The latest victim of this cruel business is Vera Nazarian, the publisher and sole employee of the wounded, faltering, Norilana Books. Norilana is a small publisher of fantasy, romance and science fiction, much of it Nazarian’s own work, as well as books by some more celebrated names, including Tanith Lee. They also publish a whole series of Austen mashups which I’d like to believe are false books, mocked up to tease the folks at Quirk, but which I suspect are probably all too real. Other than the jacket art—which I’m pretty sure demands its own room in the American Folk Art Museum—the most notable thing about Norilana is Nazarian’s avoidance of all things e-book. That’s highly unusual in genre publishing which tends to have a greater digital readership than publishing as a whole.

Well, that was the most notable thing. It’s since been supplanted by the spectacle of Norilana’s long demoralizing and contentious self destruction playing out, as with all publishing disasters these days, on twitter and the blogs of various authors.

Aja Romano has a rough (and critical) timeline of events here, but the gist of it is that Nazarian has a successful history of crowd-sourced fundraising, even before the rise of Kickstarter and similar platforms, to help her get past rough patches and to keep the press afloat. The patches were rougher and the press less seaworthy than hoped, however, because sometime around 2010, Nazarian stopped paying royalties to her authors, even as she continued to publish new books and reprint older classics. This past fall that fact became publicly known (if only in specific genre circles) because one of her authors, Eugie Foster, lamented the lack of royalties in connection with her difficulties paying medical bills. In response to the ensuing recriminations, Nazarian sent out (and posted on Facebook, because that’s how contracts work) notice of reversion of rights to all of her authors.

Of course the thing with giving someone their book back is that it doesn’t mean you don’t owe them the money you promised. Nazarian knows that as well as anyone. That’s why last week she launched another crowdfunding project, this time with the express goal of paying her authors owed royalties. Her description for the project will shape your face into a deeper and deeper wince with every line.

Within a very short period of time I was faced all at once with the cancer of my mother, death of my father, the loss of my home to foreclosure, bankruptcy, a cross-country move from California to Vermont, and having to start my life over on a severely reduced income, after having to undergo major life-saving surgery myself. …

At this point I am still struggling, still not back on my feet, still fighting every month to barely cover the rent and the bills.

But my authors should not be made to wait any longer, and deserve their hard-earned money NOW. The fact that I cannot pay them is killing me.

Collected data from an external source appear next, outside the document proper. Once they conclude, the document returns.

[src/hdl/plic_pkg.sv]
package plic_pkg;

    // sizes
    localparam int num_sources = 16;
    localparam int id_width    = 4;   // clog2 of num_sources
    localparam int addr_width  = 12;
    localparam int data_width  = 32;
    localparam int pri_width   = 8;   // one byte of priority per source

    // address map, byte addresses
    localparam logic [addr_width-1:0] addr_int_en   = 12'h000;
    localparam logic [addr_width-1:0] addr_int_pri  = 12'h100; // 16 bytes, 4 words
    localparam logic [addr_width-1:0] addr_claim_id = 12'h200;
    localparam logic [addr_width-1:0] addr_mvec     = 12'h204;
    localparam logic [addr_width-1:0] addr_marg     = 12'h208;
    localparam logic [addr_width-1:0] addr_vectable = 12'h400; // one word per source
    localparam logic [addr_width-1:0] addr_objtable = 12'h800; // one word per source

    // low address bits covered by a block, used in range decode
    localparam int pri_span_lsb = id_width;     // 16 priority bytes
    localparam int tbl_span_lsb = id_width + 2; // 16 table words

    // bus data word, seen whole or as four priority bytes
    typedef union packed {
        logic [data_width-1:0]   raw;
        logic [3:0][pri_width-1:0] pri; // byte 0 in the low bits
    } plic_word_u;

    // one write into the vector or object table
    typedef struct packed {
        logic                  en;
        logic                  sel;   // 0 vector, 1 object
        logic [id_width-1:0]   index;
        logic [data_width-1:0] data;
    } plic_tbl_wr_t;

    // current arbitration result
    typedef struct packed {
        logic                valid;
        logic [id_width-1:0] id;
    } plic_claim_t;

endpackage

[src/hdl/plic_csr.sv]
`timescale 1ns/1ps

module plic_csr (
    input  logic                                   clk,
    input  logic                                   rst_n,

    // write port
    input  logic [plic_pkg::addr_width-1:0]        waddr,
    input  logic [plic_pkg::data_width-1:0]        wdata,
    input  logic [3:0]                             wstrb,
    input  logic                                   wen,

    // read port
    input  logic [plic_pkg::addr_width-1:0]        raddr,
    output logic [plic_pkg::data_width-1:0]        rdata,

    // to the arbiter
    output logic [plic_pkg::num_sources-1:0]       int_en,
    output logic [plic_pkg::num_sources-1:0][plic_pkg::pri_width-1:0] int_pri,
    input  plic_pkg::plic_claim_t                  claim,

    // table side
    output plic_pkg::plic_tbl_wr_t                 tbl_wr,
    output logic                                   tbl_rd_sel,
    output logic [plic_pkg::id_width-1:0]          tbl_rd_index,
    input  logic [plic_pkg::data_width-1:0]        tbl_rdata,
    input  logic [plic_pkg::data_width-1:0]        mvec,
    input  logic [plic_pkg::data_width-1:0]        marg
);

    import plic_pkg::*;

    plic_word_u wr_word;
    plic_word_u rd_word;

    logic en_wr_hit;
    logic pri_wr_hit;
    logic vec_wr_hit;
    logic obj_wr_hit;

    logic en_rd_hit;
    logic pri_rd_hit;
    logic vec_rd_hit;
    logic obj_rd_hit;

    assign wr_word = wdata;

    // write decode
    assign en_wr_hit  = (waddr == addr_int_en);
    assign pri_wr_hit = (waddr[addr_width-1:pri_span_lsb] ==
                         addr_int_pri[addr_width-1:pri_span_lsb]);
    assign vec_wr_hit = (waddr[addr_width-1:tbl_span_lsb] ==
                         addr_vectable[addr_width-1:tbl_span_lsb]);
    assign obj_wr_hit = (waddr[addr_width-1:tbl_span_lsb] ==
                         addr_objtable[addr_width-1:tbl_span_lsb]);

    // read decode
    assign en_rd_hit  = (raddr == addr_int_en);
    assign pri_rd_hit = (raddr[addr_width-1:pri_span_lsb] ==
                         addr_int_pri[addr_width-1:pri_span_lsb]);
    assign vec_rd_hit = (raddr[addr_width-1:tbl_span_lsb] ==
                         addr_vectable[addr_width-1:tbl_span_lsb]);
    assign obj_rd_hit = (raddr[addr_width-1:tbl_span_lsb] ==
                         addr_objtable[addr_width-1:tbl_span_lsb]);

    // enable and priority registers
    always_ff @(posedge clk or negedge rst_n) begin
        if (!rst_n) begin
            int_en  <= '0;
            int_pri <= '0;
        end else if (wen) begin
            if (en_wr_hit) begin
                for (int b = 0; b < num_sources / 8; b++) begin
                    if (wstrb[b])
                        int_en[b*8 +: 8] <= wr_word.raw[b*8 +: 8];
                end
            end else if (pri_wr_hit) begin
                // word index from waddr[3:2], byte lane from the strobe
                for (int b = 0; b < 4; b++) begin
                    if (wstrb[b])
                        int_pri[{waddr[3:2], 2'(b)}] <= wr_word.pri[b];
                end
            end
        end
    end

    // table writes go straight to the table block
    always_comb begin
        tbl_wr.en    = wen && (vec_wr_hit || obj_wr_hit);
        tbl_wr.sel   = obj_wr_hit;
        tbl_wr.index = waddr[tbl_span_lsb-1:2];
        tbl_wr.data  = wdata;
    end

    assign tbl_rd_sel   = obj_rd_hit;
    assign tbl_rd_index = raddr[tbl_span_lsb-1:2];

    // enable and priority read word
    always_comb begin
        rd_word = '0;
        if (pri_rd_hit) begin
            for (int b = 0; b < 4; b++)
                rd_word.pri[b] = int_pri[{raddr[3:2], 2'(b)}];
        end else if (en_rd_hit) begin
            rd_word.raw[num_sources-1:0] = int_en;
        end
    end

    // read mux, unmapped reads return zero
    always_comb begin
        rdata = '0;
        if (en_rd_hit || pri_rd_hit)
            rdata = rd_word.raw;
        else if (raddr == addr_claim_id)
            rdata = {{(data_width-id_width){1'b0}}, claim.id};
        else if (raddr == addr_mvec)
            rdata = mvec;
        else if (raddr == addr_marg)
            rdata = marg;
        else if (vec_rd_hit || obj_rd_hit)
            rdata = tbl_rdata;   // sel already picks the table
    end

endmodule

[src/hdl/plic_priority_arbiter.sv]
`timescale 1ns/1ps

module plic_priority_arbiter (
    input  logic                                   clk,
    input  logic                                   rst_n,
    input  logic [plic_pkg::num_sources-1:0]       irq_sources,
    input  logic [plic_pkg::num_sources-1:0]       int_en,
    input  logic [plic_pkg::num_sources-1:0][plic_pkg::pri_width-1:0] int_pri,
    output plic_pkg::plic_claim_t                  claim
);

    import plic_pkg::*;

    // one contender in the compare tree
    typedef struct packed {
        logic                 valid;
        logic [pri_width-1:0] pri;
        logic [id_width-1:0]  id;
    } cand_t;

    logic [num_sources-1:0] masked_q;   // stage 0
    cand_t [3:0]            grp_d;
    cand_t [3:0]            grp_q;      // stage 1, four groups of four
    cand_t                  final_d;
    cand_t                  final_q;    // stage 2

    // a is always the lower id, so it keeps ties
    function automatic cand_t pick(input cand_t a, input cand_t b);
        if (b.valid && (!a.valid || (b.pri > a.pri)))
            return b;
        return a;
    endfunction

    // group stage, priorities sampled here
    always_comb begin
        cand_t c;
        for (int g = 0; g < 4; g++) begin
            grp_d[g] = '0;
            for (int k = 0; k < 4; k++) begin
                c.valid = masked_q[g*4 + k];
                c.pri   = int_pri[g*4 + k];
                c.id    = id_width'(g*4 + k);
                if (k == 0)
                    grp_d[g] = c;
                else
                    grp_d[g] = pick(grp_d[g], c);
            end
        end
    end

    // final stage over the four group winners
    always_comb begin
        final_d = grp_q[0];
        for (int g = 1; g < 4; g++)
            final_d = pick(final_d, grp_q[g]);
    end

    always_ff @(posedge clk or negedge rst_n) begin
        if (!rst_n) begin
            masked_q <= '0;
            grp_q    <= '0;
            final_q  <= '0;
            claim    <= '0;
        end else begin
            masked_q    <= irq_sources & int_en;
            grp_q       <= grp_d;
            final_q     <= final_d;
            claim.valid <= final_q.valid;
            claim.id    <= final_q.id;  // id 0 when nothing pending
        end
    end

endmodule

[src/hdl/plic_vector_table.sv]
`timescale 1ns/1ps

module plic_vector_table (
    input  logic                             clk,
    input  logic                             rst_n,

    // bus side
    input  plic_pkg::plic_tbl_wr_t           tbl_wr,
    input  logic                             tbl_rd_sel,
    input  logic [plic_pkg::id_width-1:0]    tbl_rd_index,
    output logic [plic_pkg::data_width-1:0]  tbl_rdata,

    // claim capture
    input  plic_pkg::plic_claim_t            claim,
    output logic [plic_pkg::data_width-1:0]  mvec,
    output logic [plic_pkg::data_width-1:0]  marg
);

    import plic_pkg::*;

    logic [data_width-1:0] vec_tbl [num_sources];  // entry addresses
    logic [data_width-1:0] obj_tbl [num_sources];  // object arguments

    // table writes, both tables clear on reset
    always_ff @(posedge clk or negedge rst_n) begin
        if (!rst_n) begin
            for (int i = 0; i < num_sources; i++) begin
                vec_tbl[i] <= '0;
                obj_tbl[i] <= '0;
            end
        end else if (tbl_wr.en) begin
            if (tbl_wr.sel)
                obj_tbl[tbl_wr.index] <= tbl_wr.data;
            else
                vec_tbl[tbl_wr.index] <= tbl_wr.data;
        end
    end

    // bus read port
    assign tbl_rdata = tbl_rd_sel ? obj_tbl[tbl_rd_index] : vec_tbl[tbl_rd_index];

    // MVEC / MARG follow the winner while a claim is up, hold otherwise
    always_ff @(posedge clk or negedge rst_n) begin
        if (!rst_n) begin
            mvec <= '0;
            marg <= '0;
        end else if (claim.valid) begin
            mvec <= vec_tbl[claim.id];
            marg <= obj_tbl[claim.id];
        end
    end

endmodule

[src/hdl/plic.sv]
`timescale 1ns/1ps

module plic (
    input  logic                                clk,
    input  logic                                rst_n,

    // write port
    input  logic [plic_pkg::addr_width-1:0]     waddr,
    input  logic [plic_pkg::data_width-1:0]     wdata,
    input  logic [3:0]                          wstrb,
    input  logic                                wen,

    // read port
    input  logic [plic_pkg::addr_width-1:0]     raddr,
    output logic [plic_pkg::data_width-1:0]     rdata,

    input  logic [plic_pkg::num_sources-1:0]    irq_sources,
    output logic                                irq_valid
);

    import plic_pkg::*;

    logic [num_sources-1:0]                int_en;
    logic [num_sources-1:0][pri_width-1:0] int_pri;
    plic_claim_t                           claim;
    plic_tbl_wr_t                          tbl_wr;
    logic                                  tbl_rd_sel;
    logic [id_width-1:0]                   tbl_rd_index;
    logic [data_width-1:0]                 tbl_rdata;
    logic [data_width-1:0]                 mvec;
    logic [data_width-1:0]                 marg;

    plic_csr u_csr (
        .clk          (clk),
        .rst_n        (rst_n),
        .waddr        (waddr),
        .wdata        (wdata),
        .wstrb        (wstrb),
        .wen          (wen),
        .raddr        (raddr),
        .rdata        (rdata),
        .int_en       (int_en),
        .int_pri      (int_pri),
        .claim        (claim),
        .tbl_wr       (tbl_wr),
        .tbl_rd_sel   (tbl_rd_sel),
        .tbl_rd_index (tbl_rd_index),
        .tbl_rdata    (tbl_rdata),
        .mvec         (mvec),
        .marg         (marg)
    );

    plic_priority_arbiter u_arbiter (
        .clk          (clk),
        .rst_n        (rst_n),
        .irq_sources  (irq_sources),
        .int_en       (int_en),
        .int_pri      (int_pri),
        .claim        (claim)
    );

    plic_vector_table u_vector_table (
        .clk          (clk),
        .rst_n        (rst_n),
        .tbl_wr       (tbl_wr),
        .tbl_rd_sel   (tbl_rd_sel),
        .tbl_rd_index (tbl_rd_index),
        .tbl_rdata    (tbl_rdata),
        .claim        (claim),
        .mvec         (mvec),
        .marg         (marg)
    );

    assign irq_valid = claim.valid;

endmodule

[config.mk]
export PLATFORM = sky130hd
export DESIGN_NAME = plic
export DESIGN_NICKNAME = d
export VERILOG_FILES = /design/src/hdl/plic_pkg.sv /design/src/hdl/plic_csr.sv /design/src/hdl/plic_priority_arbiter.sv /design/src/hdl/plic_vector_table.sv /design/src/hdl/plic.sv
export SDC_FILE = /design/constraint.sdc
export NUM_CORES = 2
export LEC_CHECK = 0
export BUFFER_PORTS_ARGS = -buffer_cell sky130_fd_sc_hd__buf_2
export CAP_MARGIN = 20
export CORE_ASPECT_RATIO = 0.7
export CORE_MARGIN = 8
export CORE_UTILIZATION = 60
export CTS_CLUSTER_DIAMETER = 120
export DETAILED_ROUTE_END_ITERATION = 6
export HOLD_SLACK_MARGIN = 0.05
export PLACE_DENSITY = 0.82
export SYNTH_ARGS = -nofsm -noshare
export SYNTH_HDL_FRONTEND = slang
export SYNTH_SLANG_ARGS = --single-unit
[constraint.sdc]
create_clock -name clk -period 7.2 [get_ports clk]
set_clock_uncertainty 0.1 [all_clocks]
set_input_delay 1.44 -clock clk [delete_from_list [all_inputs] [get_ports clk]]
set_output_delay 1.44 -clock clk [all_outputs]
set_load 0.02 [all_outputs]
# Word-level counts from Yosys, hierarchy flattened
# Index checks and enable logic that the tools add are counted.
dict set report totals {
  reg_bits 1310
  inputBits 79
  word_cells 279
}
dict set report op_classes {
  order_cmp 31
  n_eq_ne 9
  n_mux 103
  n_bitwise 6
  reduce_logical 61
}
# op n
set op_table {}
lappend op_table {{$mux W128} 13}
lappend op_table {{$bwmux W512} 2}
lappend op_table {{$bmux W32 S4} 4}
lappend op_table {{$bwmux W128} 4}
lappend op_table {{$mux W32} 15}
lappend op_table {{$mux W13} 30}
lappend op_table {{$demux W32 S4} 1}
lappend op_table {{$gt A8 B8 Y1} 15}
lappend op_table {{$bmux W8 S2} 4}
lappend op_table {{$demux W8 S2} 4}
lappend op_table {{$mux W8} 8}
lappend op_table {{$mux W16} 3}
lappend op_table {{$lt A4 B5 Y1 const B} 8}
lappend op_table {{$eq A12 B10 Y1 const B} 3}
lappend op_table {{$logic_not A12 Y1} 2}
lappend op_table {{$logic_and A1 B1 Y1} 21}
lappend op_table {{$logic_or A1 B1 Y1} 18}
lappend op_table {{$and A16 B16 Y16} 1}
lappend op_table {{$eq A8 B5 Y1 const B} 2}
lappend op_table {{$ge A4 B1 Y1 const B} 4}
lappend op_table {{$ge A5 B5 Y1 const B} 3}
lappend op_table {{$logic_not A1 Y1} 15}
lappend op_table {{$mux W1} 15}
lappend op_table {{$not A4 Y5} 3}
lappend op_table {{other kinds (6)} 12}

# Depth between registers and ports, before layout
dict set report depth {
  depth_word 21
  ltp_mapped 23
  mapped_depth_nobuf 21
}

# Cells and area by module
# Synthesis repeated with hierarchy kept, for this count alone.
dict set report unflattened {
  cells_unflattened 4880
  hier_area_um2 70293.7
}
# module n_inst cells_each area_per_inst_um2 seq_area_each_um2
set by_module_without_submodules {}
lappend by_module_without_submodules {plic_vector_table 1 3490 55361.8 27226.1}
lappend by_module_without_submodules {plic_csr 1 684 8341.8 3603.5}
lappend by_module_without_submodules {plic_priority_arbiter 1 706 6590.1 1776.7}

# Worst setup path after synthesis
# Ideal clock, no wire load.
dict set report synth_timing {
  kind {register to register}
  startpoint {register u_csr.int_pri[34] (netlist bit)}
  endpoint {register u_arbiter.grp_q[17] (netlist bit)}
  setup_time_ps 125
  t_arrival_ps 4973
  required_ps 6975
  path_slack_ps 2003
  stages_incl_launch_ff 22
  n_path_buf 1
  synth_period_minus_slack_ps 5197
  path_cell_list {dfrtp_1 inv_1 ha_1 a21oi_1 o221ai_1 a221oi_1 o21ai_0 and2_1 ha_1 and4_1 o41ai_2 a21o_1 buf_2 a31oi_1 inv_1 ha_1 nor2b_1 o211ai_1 a21oi_1 o32a_1 o21ai_2 mux2_2}
}
# item line
set synth_rtl {}
lappend synth_rtl {{start: declaration} plic_csr.sv:19} ;# output logic [plic_pkg::num_sources-1:0][plic_pkg::pri_width-1:0] int_pri,
lappend synth_rtl {{start signal: indexed assignment} plic_csr.sv:81} ;# int_pri[{waddr[3:2], 2'(b)}] <= wr_word.pri[b];
lappend synth_rtl {{end signal: assignment} plic_priority_arbiter.sv:66} ;# grp_q <= grp_d;
lappend synth_rtl {{end: declaration} plic_priority_arbiter.sv:23} ;# cand_t [3:0] grp_q;

==> metrics.txt <==
outcome=finished, violations left; failing checks=design-rule violations; Post-synth ARST share=between 90% and 100%; Synth Flop Type=dfrtp_1; setup violators final=0; row count=roughly 110; IO Pins=112; maximum VDD drop=0.000221 V; CTS Buf Count=approximately 120; Vias/cell=between 7 and 8; HPWL Detailed=around 140 mm; antenna violations before repair=14; Tightest Pin Transition=1.20 ns; total gr overflow=0; Post-Syn Nets=around 4900; DR iter-0 viols=6897; commonest non-fill, non-tap cells in the layout=1298 x dfrtp_1, 1276 x mux2_2, 618 x mux4_2; fin crit share=91.5%; min-delay worst type=reg2reg; synth warn=0; setup TNS=0 ns; GPL Wtd Cong=0.982; Synth cell types=72; TritonCTS clock tree=built; crit-path max FO=10; Startpoint Class=flop; fraction of layout cells with a size suffix above 1=about half; placed cell area=~72000 um^2; hold_buf cts=0; FMAX=roughly 0.15 GHz; drt wl/cell=between 30 and 40 um; Mapped Area=approximately 71000 um^2; Global Route Usage Sum=34.6%; WP data required=7.73 ns; initial core utilization=60.4%; DRC=2; PostCTS Resize Cnt=0; crit path DAT=about 7.1 ns; vias in the first global route=between 40000 and 50000; Reg clk slew, reported paths=~0.070 ns; Die Ht=between 300 and 400 um; H-Tree Level Count=3; Root Buffer=clkbuf_16; max-capacitance violation count=0; core area=roughly 120000 um^2; antenna-violating nets left=0; static leakage=between 30 and 40 nW; Die W=approximately 430 um; top post-synthesis cells by area=dfrtp_1 46%, mux2_2 20%, mux4_2 20%, ha_1 2.1%, mux2i_1 1.9%; mean post-synth cell area=15.0 um^2; clock tree sinks=1303; number of buffers added on ports=~110; number of synthesized flops with an enable pin=0; fin. max-slew vios=0; die area=around 130000 um^2; nets@finish=~4800; first-pass GRT wire length=roughly 330 mm; crit path time final=around 6.6 ns; Hold WS=between 0.2 and 0.3 ns; Hold Violations, Final=0; CTS max path bufs=3; unrepaired setup endpoints after global routing=no; most common cell after layout, fill and taps aside=dfrtp_1; Seq/Total Area, Yosys=a little under half; share of the synthesized area in the top cell type=46.2%; design area=~77000 um^2; vias=roughly 46000; Post-CTS Setup Inserts=0; largest net degree at the start of global routing=~170; register bit total from synthesis=1303; Relative slew margins=between 10% and 20%; CP Capture Type=flop; Synth Instances=4716; area leader, netlist=dfrtp_1; Layout fillers=approximately 8000; P&R area growth vs syn=8.41%; drt pass-1 iters=7; Clk Latency, worst-skew pair=approximately 0.76 ns; critical setup path kind=reg2reg; final wirelength=223 mm; power density cells=roughly 200 nW/um^2
[flip-flops by register name, indices dropped and copies added (netlist names)]
signal and cells:
u_vector_table.obj_tbl 512, u_vector_table.vec_tbl 512, u_csr.int_pri 128, u_arbiter.grp_q 45, u_vector_table.marg 32, u_vector_table.mvec 32, u_arbiter.masked_q 16, u_csr.int_en 16
u_arbiter.claim 5, u_arbiter.final_q 5
[report_power, final]
part	total, mW	leakage (nW)	internal (mW)	switching (mW)
Combinational	0.880	15.5	0.314	0.565
Clock	6.97	2.07	3.95	3.01
Sequential	7.50	18.1	7.41	0.0826
[cell usage after synthesis, drive strengths merged (3+ instances only)]
cell	count
dfrtp	1303
mux2	1277
mux4	618
buf	255
clkbuf	179
nand2	135
mux2i	131
ha	120
inv	104
nor2	76
a21oi	60
nand3	60
o21ai	49
and2	33
nor2b	28
a21o	27
a211oi	26
nand4	24
a31oi	18
o22ai	17
nor3	15
o211ai	15
a222oi	14
nand2b	13
a221oi	11
o221ai	11
nor4	10
and3	9
a22oi	7
o21a	7
o31ai	7
o31a	6
o32a	5
o2111ai	4
or3	4
a211o	3
a311oi	3
and4	3
o211a	3
[final timing paths]
kind / endpoint / cells after the start / from / slack [ns]
min in group asynchronous: u_vector_table.vec_tbl[475]$_DFFE_PN0P_ / 1 / rst_n / 0.53
worst max-delay path: u_arbiter.grp_q[11]$_DFF_PN0_ / 20 / u_csr.int_pri[6]$_DFFE_PN0P_ / 0.61
worst max register to register: u_arbiter.grp_q[11]$_DFF_PN0_ / 20 / u_csr.int_pri[6]$_DFFE_PN0P_ / 0.61
max in group asynchronous: u_vector_table.obj_tbl[143]$_DFFE_PN0P_ / 2 / rst_n / 4.85
worst min-delay path: u_arbiter.claim[4]$_DFF_PN0_ / 0 / u_arbiter.final_q[12]$_DFF_PN0_ / 0.25
worst min register to register: u_arbiter.claim[4]$_DFF_PN0_ / 0 / u_arbiter.final_q[12]$_DFF_PN0_ / 0.25
[cell families (layout without fill, tap and decap cells)]
| logic type | count (synthesis) | after routing | share of synthesized area [%] |
|---|---|---|---|
| simple gates | 418 | 418 | 3.10 |
| other cells | 1 | 13 | 0.00531 |
| fa+ha+maj | 120 | 120 | 2.13 |
| mux | 2026 | 2026 | 41.9 |
| compound gates | 308 | 308 | 3.07 |
| xor+xnor | 1 | 1 | 0.0124 |
| flops | 1303 | 1303 | 46.2 |
| buf+inv | 539 | 542 | 3.60 |
[area by class of cell]
type / count / area [um^2] / area share [%]
diodes: 12 / 30.0 / 0.0392
clock buffers: 161 / 3420 / 4.46
clock inverters: 60 / 843 / 1.10
inverters: 105 / 394 / 0.515
multi-input cells: 2874 / 35700 / 46.6
flip-flops and latches: 1303 / 32600 / 42.6
well taps: 1551 / 1940 / 2.53
repair buffers: 216 / 1650 / 2.15
[stage by stage]
stage / util (%) / setup slack (ns) / total power [mW] / instances
after floorplan: - / 2.00 / 8.11 / 4716
after global placement: 61.8 / 0.950 / 8.47 / 6047
after detailed placement: 61.8 / 0.799 / 8.50 / 6049
after CTS: 65.5 / 0.770 / 15.4 / 6270
after global routing: 65.5 / 0.306 / 15.7 / 6275
final: 65.5 / 0.614 / 15.3 / 6282
[layer usage]
| layer | GRT usage, % | part of all wire [%] | wire, um | vias to the layer above |
|---|---|---|---|---|
| met2 | 48.6 | 43 | 95400 | 3137 |
| met1 | 49.0 | 39 | 86500 | 24534 |
| met5 | 0 | 0 | 0 | - |
| li1 | - | - | - | 17968 |
| met3 | 11.7 | 13 | 29000 | 655 |
| met4 | 15.7 | 5.3 | 11900 | 0 |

The response to this project was immediate and skeptical, though some people began to donate. Nazaraian still has many fans and supporters among her authors and certainly among her readers. There seems to be broad agreement that she’s quite nice. Eventually, however, as ire about this new crowdfunding effort spread, negative responses grew overwhelming, including from those who had previously helped in her fundraising.

Eventually Nazarian decided to suspend her Indiegogo campaign. What’s more, she’ll only be publishing her own work and books in the public domain.

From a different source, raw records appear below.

--- config.mk ---
export PLATFORM = sky130hd
export DESIGN_NAME = viterbi_pmu
export DESIGN_NICKNAME = d
export VERILOG_FILES = /design/src/rtl/vit_pkg.sv /design/src/rtl/acs_unit.sv /design/src/rtl/acs_bank.sv /design/src/rtl/path_metric_store.sv /design/src/rtl/decision_register.sv /design/src/rtl/viterbi_pmu.sv
export VERILOG_INCLUDE_DIRS = /design/src /design/src/rtl
export SDC_FILE = /design/constraint.sdc
export NUM_CORES = 2
export LEC_CHECK = 0
export BUFFER_PORTS_ARGS = -buffer_cell sky130_fd_sc_hd__buf_4
export CORE_UTILIZATION = 45
export CTS_BUF_LIST = sky130_fd_sc_hd__clkbuf_4
export DETAILED_ROUTE_END_ITERATION = 7
export GPL_ROUTABILITY_DRIVEN = 0
export HOLD_SLACK_MARGIN = 0.12
export SKIP_LAST_GASP = 1
export SLEW_MARGIN = 5
export SYNTH_ARGS = -nofsm -noshare
export SYNTH_HDL_FRONTEND = slang
export SYNTH_SLANG_ARGS = --single-unit
--- constraint.sdc ---
create_clock -name clk -period 6 [get_ports clk]
set_input_delay 0.6 -clock clk [delete_from_list [all_inputs] [get_ports clk]]
set_output_delay 0.6 -clock clk [all_outputs]
set_load 0.005 [all_outputs]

Royalty nonpayment issues are all too familiar for genre authors—we discussed the painful end of the great Nightshade Books last spring.

And in a strange way I think the genre is a factor here. Fantasy, like all genres, is a frothing sea of discussion and music and conventions and costumes and dancing and fanfiction. Hobbyists, enthusiasts, are endemic to the culture. The line between a passion and a business is thinner in genres than in other types of literature. Nazarian, and Nightshade before her, seems to have been the case of a hobby that snowballed into a business rather than being started with all the diligence and forethought a business might require.

That’s why I feel for Nazarian. Publishing is an absurd industry and it will surely destroy all of us—and that much more swiftly if we treat it as just a hobby, if we conflate ourselves with our presses (and our authors’ money with our own.)

I have sympathy for Nazarian. But damn, she screwed this thing up.

 

Dustin Kurtz is the marketing manager of Melville House, and a former bookseller.